Collected data entries
----------------

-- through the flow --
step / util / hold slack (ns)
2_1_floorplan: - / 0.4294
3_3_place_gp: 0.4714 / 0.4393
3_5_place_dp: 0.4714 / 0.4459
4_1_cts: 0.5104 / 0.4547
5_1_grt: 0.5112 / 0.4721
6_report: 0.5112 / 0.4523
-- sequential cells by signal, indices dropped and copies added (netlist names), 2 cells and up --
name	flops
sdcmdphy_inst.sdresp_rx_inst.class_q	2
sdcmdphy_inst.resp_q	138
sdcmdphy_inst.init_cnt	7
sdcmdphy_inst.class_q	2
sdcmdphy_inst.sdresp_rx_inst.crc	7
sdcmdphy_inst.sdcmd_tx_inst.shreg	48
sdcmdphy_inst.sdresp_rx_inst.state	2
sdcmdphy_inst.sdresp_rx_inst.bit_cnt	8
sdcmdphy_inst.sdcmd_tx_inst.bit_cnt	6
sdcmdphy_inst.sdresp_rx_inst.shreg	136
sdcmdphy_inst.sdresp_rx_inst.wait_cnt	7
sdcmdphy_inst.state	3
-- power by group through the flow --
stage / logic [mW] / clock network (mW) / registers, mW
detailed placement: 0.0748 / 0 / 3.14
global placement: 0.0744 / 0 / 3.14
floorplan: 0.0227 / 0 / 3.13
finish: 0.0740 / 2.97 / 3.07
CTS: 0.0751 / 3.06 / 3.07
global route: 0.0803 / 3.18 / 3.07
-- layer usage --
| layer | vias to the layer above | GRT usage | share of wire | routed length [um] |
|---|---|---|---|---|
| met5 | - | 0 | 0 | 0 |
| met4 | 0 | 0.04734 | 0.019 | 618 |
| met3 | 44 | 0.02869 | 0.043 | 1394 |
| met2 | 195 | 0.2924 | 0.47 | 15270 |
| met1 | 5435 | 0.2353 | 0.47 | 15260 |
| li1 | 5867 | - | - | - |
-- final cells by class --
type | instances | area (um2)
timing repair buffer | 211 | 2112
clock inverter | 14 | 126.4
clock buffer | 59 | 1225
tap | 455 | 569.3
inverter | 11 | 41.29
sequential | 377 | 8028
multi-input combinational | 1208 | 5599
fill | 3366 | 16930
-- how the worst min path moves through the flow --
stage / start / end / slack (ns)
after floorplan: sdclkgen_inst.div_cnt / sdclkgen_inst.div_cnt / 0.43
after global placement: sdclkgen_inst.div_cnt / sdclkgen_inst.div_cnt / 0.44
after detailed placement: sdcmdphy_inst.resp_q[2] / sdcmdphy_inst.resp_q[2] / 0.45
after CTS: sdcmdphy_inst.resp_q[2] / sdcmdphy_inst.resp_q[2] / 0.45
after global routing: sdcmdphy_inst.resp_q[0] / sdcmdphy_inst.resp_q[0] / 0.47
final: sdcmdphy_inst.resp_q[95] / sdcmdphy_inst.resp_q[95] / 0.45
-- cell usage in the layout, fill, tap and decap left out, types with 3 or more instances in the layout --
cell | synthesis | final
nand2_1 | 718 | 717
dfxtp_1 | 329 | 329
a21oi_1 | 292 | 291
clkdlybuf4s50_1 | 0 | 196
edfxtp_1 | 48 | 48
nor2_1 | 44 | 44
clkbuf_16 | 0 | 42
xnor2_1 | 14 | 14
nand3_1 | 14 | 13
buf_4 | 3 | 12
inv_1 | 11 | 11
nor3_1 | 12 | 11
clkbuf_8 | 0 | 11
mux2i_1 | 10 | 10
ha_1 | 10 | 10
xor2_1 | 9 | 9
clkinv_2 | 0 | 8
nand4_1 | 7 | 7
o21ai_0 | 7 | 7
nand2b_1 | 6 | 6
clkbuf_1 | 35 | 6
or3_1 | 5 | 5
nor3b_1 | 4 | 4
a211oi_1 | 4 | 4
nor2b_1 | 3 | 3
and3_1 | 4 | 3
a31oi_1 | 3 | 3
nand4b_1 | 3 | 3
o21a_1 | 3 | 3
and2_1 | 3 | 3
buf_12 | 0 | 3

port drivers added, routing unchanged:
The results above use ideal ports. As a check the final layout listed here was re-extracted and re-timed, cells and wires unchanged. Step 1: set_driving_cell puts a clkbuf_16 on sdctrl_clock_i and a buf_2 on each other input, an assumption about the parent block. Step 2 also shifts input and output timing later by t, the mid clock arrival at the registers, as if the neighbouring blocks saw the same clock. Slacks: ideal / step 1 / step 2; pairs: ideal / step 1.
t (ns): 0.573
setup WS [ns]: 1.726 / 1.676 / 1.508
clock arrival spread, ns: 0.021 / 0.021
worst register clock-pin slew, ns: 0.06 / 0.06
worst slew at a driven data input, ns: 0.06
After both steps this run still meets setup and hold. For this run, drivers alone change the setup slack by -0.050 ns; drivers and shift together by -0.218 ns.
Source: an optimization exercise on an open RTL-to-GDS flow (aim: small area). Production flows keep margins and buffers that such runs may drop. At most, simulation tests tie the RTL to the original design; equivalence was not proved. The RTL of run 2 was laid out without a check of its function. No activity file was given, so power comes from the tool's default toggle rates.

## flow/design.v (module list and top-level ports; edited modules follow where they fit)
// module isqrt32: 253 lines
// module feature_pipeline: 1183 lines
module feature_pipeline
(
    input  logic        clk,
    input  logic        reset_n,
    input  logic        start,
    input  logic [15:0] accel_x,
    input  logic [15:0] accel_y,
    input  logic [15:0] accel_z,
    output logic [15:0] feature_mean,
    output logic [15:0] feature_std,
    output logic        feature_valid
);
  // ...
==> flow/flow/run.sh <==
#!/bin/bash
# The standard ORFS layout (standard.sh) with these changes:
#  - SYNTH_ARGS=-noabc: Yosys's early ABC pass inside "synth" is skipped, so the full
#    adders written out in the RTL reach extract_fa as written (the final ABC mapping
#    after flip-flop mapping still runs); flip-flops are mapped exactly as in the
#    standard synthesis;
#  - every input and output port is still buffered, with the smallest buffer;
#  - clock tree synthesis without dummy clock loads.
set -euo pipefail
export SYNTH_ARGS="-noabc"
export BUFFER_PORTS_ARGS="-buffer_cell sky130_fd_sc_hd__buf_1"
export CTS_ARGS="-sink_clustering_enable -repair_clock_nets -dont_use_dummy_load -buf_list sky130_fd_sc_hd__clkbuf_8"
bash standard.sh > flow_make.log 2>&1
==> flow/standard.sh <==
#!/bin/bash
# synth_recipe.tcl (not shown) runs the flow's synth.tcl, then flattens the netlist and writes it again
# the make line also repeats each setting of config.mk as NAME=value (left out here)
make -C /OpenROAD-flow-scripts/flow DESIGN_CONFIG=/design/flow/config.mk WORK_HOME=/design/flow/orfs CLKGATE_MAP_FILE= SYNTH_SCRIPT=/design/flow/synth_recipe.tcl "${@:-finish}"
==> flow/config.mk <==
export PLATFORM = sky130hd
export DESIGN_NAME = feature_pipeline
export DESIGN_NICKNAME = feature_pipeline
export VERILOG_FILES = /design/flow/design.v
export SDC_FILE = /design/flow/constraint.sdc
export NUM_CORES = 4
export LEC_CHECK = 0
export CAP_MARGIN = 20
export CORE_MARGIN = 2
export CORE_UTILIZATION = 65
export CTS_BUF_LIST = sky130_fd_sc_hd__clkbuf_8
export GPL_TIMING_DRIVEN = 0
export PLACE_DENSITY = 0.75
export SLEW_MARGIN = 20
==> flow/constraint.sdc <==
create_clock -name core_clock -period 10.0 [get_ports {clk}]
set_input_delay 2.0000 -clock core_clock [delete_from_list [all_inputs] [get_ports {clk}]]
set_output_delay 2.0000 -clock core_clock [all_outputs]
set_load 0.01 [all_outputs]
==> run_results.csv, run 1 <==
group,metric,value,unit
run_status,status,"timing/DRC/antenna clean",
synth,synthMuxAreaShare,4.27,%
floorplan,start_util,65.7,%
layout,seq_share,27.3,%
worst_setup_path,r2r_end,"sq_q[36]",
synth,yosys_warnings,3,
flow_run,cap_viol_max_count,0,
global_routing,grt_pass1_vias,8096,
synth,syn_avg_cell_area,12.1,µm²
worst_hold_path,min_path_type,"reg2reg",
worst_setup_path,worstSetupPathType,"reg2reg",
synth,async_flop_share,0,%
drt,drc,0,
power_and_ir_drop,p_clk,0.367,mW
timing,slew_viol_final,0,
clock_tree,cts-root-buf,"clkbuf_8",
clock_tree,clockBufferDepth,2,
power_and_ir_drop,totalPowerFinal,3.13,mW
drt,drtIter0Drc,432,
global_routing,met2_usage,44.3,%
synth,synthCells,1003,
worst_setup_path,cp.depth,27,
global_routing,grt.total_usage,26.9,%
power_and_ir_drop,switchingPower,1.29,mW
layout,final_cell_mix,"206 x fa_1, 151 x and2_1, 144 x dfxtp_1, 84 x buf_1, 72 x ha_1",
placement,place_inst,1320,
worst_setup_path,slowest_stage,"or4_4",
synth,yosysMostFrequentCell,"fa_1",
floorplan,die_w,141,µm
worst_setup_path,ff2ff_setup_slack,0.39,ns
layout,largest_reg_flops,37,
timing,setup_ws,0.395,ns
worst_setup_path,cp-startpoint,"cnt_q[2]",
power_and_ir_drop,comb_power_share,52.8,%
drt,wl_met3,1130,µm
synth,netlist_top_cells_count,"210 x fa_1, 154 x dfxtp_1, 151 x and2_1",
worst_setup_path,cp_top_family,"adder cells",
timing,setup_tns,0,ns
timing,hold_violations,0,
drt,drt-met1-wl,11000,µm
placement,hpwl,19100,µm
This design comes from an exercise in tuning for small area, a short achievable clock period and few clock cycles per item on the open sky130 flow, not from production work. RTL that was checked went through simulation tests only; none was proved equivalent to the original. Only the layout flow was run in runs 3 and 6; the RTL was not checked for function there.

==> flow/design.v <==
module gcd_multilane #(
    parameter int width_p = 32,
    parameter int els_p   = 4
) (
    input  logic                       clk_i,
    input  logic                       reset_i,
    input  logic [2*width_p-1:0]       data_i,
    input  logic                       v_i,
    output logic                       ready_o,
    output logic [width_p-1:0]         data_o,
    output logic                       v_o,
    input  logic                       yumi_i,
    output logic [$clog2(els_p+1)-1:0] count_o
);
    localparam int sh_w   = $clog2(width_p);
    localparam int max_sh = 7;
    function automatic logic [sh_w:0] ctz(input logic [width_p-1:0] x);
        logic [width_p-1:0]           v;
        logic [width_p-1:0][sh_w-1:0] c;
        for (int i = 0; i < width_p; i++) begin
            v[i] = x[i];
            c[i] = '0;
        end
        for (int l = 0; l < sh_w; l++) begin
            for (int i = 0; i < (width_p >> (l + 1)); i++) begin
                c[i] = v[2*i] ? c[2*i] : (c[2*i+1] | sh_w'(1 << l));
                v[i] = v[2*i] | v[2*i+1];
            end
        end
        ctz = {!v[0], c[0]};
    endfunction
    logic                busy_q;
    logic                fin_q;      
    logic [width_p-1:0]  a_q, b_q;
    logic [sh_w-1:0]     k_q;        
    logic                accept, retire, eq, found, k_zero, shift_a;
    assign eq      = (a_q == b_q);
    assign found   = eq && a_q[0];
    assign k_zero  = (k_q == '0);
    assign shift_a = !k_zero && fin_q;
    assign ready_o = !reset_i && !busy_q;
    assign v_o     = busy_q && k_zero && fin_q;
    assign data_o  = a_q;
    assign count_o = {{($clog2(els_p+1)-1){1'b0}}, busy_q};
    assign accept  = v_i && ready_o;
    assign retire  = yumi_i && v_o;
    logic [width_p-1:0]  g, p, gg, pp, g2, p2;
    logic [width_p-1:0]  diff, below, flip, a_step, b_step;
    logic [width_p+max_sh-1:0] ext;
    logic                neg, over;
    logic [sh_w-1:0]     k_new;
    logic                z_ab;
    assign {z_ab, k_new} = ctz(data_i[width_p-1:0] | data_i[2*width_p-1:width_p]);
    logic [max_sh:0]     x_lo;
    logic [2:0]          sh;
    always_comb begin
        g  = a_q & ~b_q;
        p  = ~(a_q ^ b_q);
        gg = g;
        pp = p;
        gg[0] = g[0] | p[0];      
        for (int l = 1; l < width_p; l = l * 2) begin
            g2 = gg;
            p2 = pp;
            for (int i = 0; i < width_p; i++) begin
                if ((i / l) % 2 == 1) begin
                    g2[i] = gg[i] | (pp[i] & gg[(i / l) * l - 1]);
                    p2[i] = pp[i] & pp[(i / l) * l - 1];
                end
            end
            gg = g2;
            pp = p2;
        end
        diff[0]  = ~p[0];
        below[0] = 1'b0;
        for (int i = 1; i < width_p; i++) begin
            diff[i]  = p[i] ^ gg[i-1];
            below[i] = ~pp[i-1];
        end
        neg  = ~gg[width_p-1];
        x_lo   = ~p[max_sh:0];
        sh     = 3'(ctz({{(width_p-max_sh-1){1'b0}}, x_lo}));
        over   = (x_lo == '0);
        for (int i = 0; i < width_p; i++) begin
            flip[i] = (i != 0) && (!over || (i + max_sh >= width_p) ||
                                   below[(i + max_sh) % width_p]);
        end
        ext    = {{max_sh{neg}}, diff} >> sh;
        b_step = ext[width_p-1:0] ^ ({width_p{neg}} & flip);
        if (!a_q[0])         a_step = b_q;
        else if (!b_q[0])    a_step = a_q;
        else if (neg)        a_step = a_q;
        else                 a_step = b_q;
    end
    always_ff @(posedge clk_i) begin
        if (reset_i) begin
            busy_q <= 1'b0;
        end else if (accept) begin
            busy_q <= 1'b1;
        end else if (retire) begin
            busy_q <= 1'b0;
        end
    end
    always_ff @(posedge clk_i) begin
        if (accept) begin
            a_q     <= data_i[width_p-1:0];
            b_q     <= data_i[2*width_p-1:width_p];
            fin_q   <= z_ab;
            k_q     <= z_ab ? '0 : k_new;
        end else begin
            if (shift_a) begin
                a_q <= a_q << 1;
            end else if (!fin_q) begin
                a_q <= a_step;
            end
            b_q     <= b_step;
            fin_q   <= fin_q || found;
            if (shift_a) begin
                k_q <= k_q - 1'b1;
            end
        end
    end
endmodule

----------------

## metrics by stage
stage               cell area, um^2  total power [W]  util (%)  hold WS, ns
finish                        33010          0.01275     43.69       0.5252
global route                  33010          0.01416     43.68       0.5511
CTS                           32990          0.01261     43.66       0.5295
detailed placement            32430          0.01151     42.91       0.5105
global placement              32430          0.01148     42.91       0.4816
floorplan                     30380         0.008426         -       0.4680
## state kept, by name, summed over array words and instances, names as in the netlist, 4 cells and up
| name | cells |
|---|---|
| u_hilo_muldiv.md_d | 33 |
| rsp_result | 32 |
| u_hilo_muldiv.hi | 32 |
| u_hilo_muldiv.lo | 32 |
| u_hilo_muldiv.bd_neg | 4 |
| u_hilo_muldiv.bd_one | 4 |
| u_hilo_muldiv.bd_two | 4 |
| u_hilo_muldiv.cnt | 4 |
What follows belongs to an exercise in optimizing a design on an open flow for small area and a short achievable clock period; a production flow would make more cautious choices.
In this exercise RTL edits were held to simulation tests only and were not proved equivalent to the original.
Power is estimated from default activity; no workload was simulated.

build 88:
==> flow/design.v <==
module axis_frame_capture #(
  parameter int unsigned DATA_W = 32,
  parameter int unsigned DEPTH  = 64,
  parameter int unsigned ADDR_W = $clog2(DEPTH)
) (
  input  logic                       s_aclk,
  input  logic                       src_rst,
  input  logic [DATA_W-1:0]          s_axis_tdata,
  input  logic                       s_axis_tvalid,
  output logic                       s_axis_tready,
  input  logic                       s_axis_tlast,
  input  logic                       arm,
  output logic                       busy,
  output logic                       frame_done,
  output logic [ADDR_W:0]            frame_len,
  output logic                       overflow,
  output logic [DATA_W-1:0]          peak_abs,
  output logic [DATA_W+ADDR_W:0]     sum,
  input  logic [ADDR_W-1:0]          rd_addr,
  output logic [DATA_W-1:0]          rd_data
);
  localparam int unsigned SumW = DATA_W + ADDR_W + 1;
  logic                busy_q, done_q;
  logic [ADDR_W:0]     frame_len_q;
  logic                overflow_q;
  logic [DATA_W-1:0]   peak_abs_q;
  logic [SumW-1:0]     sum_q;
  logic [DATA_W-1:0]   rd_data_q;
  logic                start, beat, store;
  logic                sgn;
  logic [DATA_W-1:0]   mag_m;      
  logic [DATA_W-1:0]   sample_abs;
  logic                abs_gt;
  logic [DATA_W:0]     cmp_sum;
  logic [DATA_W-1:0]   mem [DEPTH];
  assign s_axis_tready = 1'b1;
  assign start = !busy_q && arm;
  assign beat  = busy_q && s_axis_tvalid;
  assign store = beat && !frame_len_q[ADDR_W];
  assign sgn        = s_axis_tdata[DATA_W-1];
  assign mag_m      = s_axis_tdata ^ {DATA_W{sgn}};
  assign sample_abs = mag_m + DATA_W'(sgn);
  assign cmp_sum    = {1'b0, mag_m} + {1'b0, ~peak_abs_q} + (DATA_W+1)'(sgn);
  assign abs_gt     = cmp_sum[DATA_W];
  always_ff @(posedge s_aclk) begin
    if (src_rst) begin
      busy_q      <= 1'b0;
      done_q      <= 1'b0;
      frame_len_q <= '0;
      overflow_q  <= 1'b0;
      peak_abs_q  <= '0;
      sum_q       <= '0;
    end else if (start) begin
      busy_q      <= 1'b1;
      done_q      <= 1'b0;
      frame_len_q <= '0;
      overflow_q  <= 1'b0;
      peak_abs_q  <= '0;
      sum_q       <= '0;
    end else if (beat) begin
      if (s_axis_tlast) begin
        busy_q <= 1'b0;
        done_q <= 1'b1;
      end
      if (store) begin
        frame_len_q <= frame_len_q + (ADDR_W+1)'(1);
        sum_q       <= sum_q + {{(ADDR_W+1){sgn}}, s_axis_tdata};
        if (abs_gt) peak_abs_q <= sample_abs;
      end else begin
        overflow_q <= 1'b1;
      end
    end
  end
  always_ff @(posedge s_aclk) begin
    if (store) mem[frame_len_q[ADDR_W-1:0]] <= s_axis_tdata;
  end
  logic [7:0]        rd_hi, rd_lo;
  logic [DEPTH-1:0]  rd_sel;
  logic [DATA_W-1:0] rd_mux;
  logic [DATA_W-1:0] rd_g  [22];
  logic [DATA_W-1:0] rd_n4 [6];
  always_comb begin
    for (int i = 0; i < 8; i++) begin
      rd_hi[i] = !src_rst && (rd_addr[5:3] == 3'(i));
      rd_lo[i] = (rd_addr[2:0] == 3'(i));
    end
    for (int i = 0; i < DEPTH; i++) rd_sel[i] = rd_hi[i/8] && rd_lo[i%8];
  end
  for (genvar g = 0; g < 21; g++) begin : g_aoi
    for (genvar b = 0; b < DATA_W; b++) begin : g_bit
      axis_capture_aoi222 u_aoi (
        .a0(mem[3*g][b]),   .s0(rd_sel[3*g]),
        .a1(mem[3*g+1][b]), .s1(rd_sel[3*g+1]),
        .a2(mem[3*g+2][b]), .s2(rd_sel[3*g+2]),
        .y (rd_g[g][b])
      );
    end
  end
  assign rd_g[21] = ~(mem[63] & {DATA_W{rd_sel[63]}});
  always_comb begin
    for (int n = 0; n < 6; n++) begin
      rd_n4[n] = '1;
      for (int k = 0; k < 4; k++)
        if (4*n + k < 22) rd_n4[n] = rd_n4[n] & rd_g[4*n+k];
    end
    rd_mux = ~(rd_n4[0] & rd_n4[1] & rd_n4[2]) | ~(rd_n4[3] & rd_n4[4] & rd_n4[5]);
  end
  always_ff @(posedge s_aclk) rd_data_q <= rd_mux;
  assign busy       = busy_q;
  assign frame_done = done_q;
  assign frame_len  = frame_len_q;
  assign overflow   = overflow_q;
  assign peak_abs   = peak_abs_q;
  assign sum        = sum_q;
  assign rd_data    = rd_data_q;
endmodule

----------------

Task description
A single number is the whole answer: the tally of lines above that contain "registers".

Reply to the exercise
2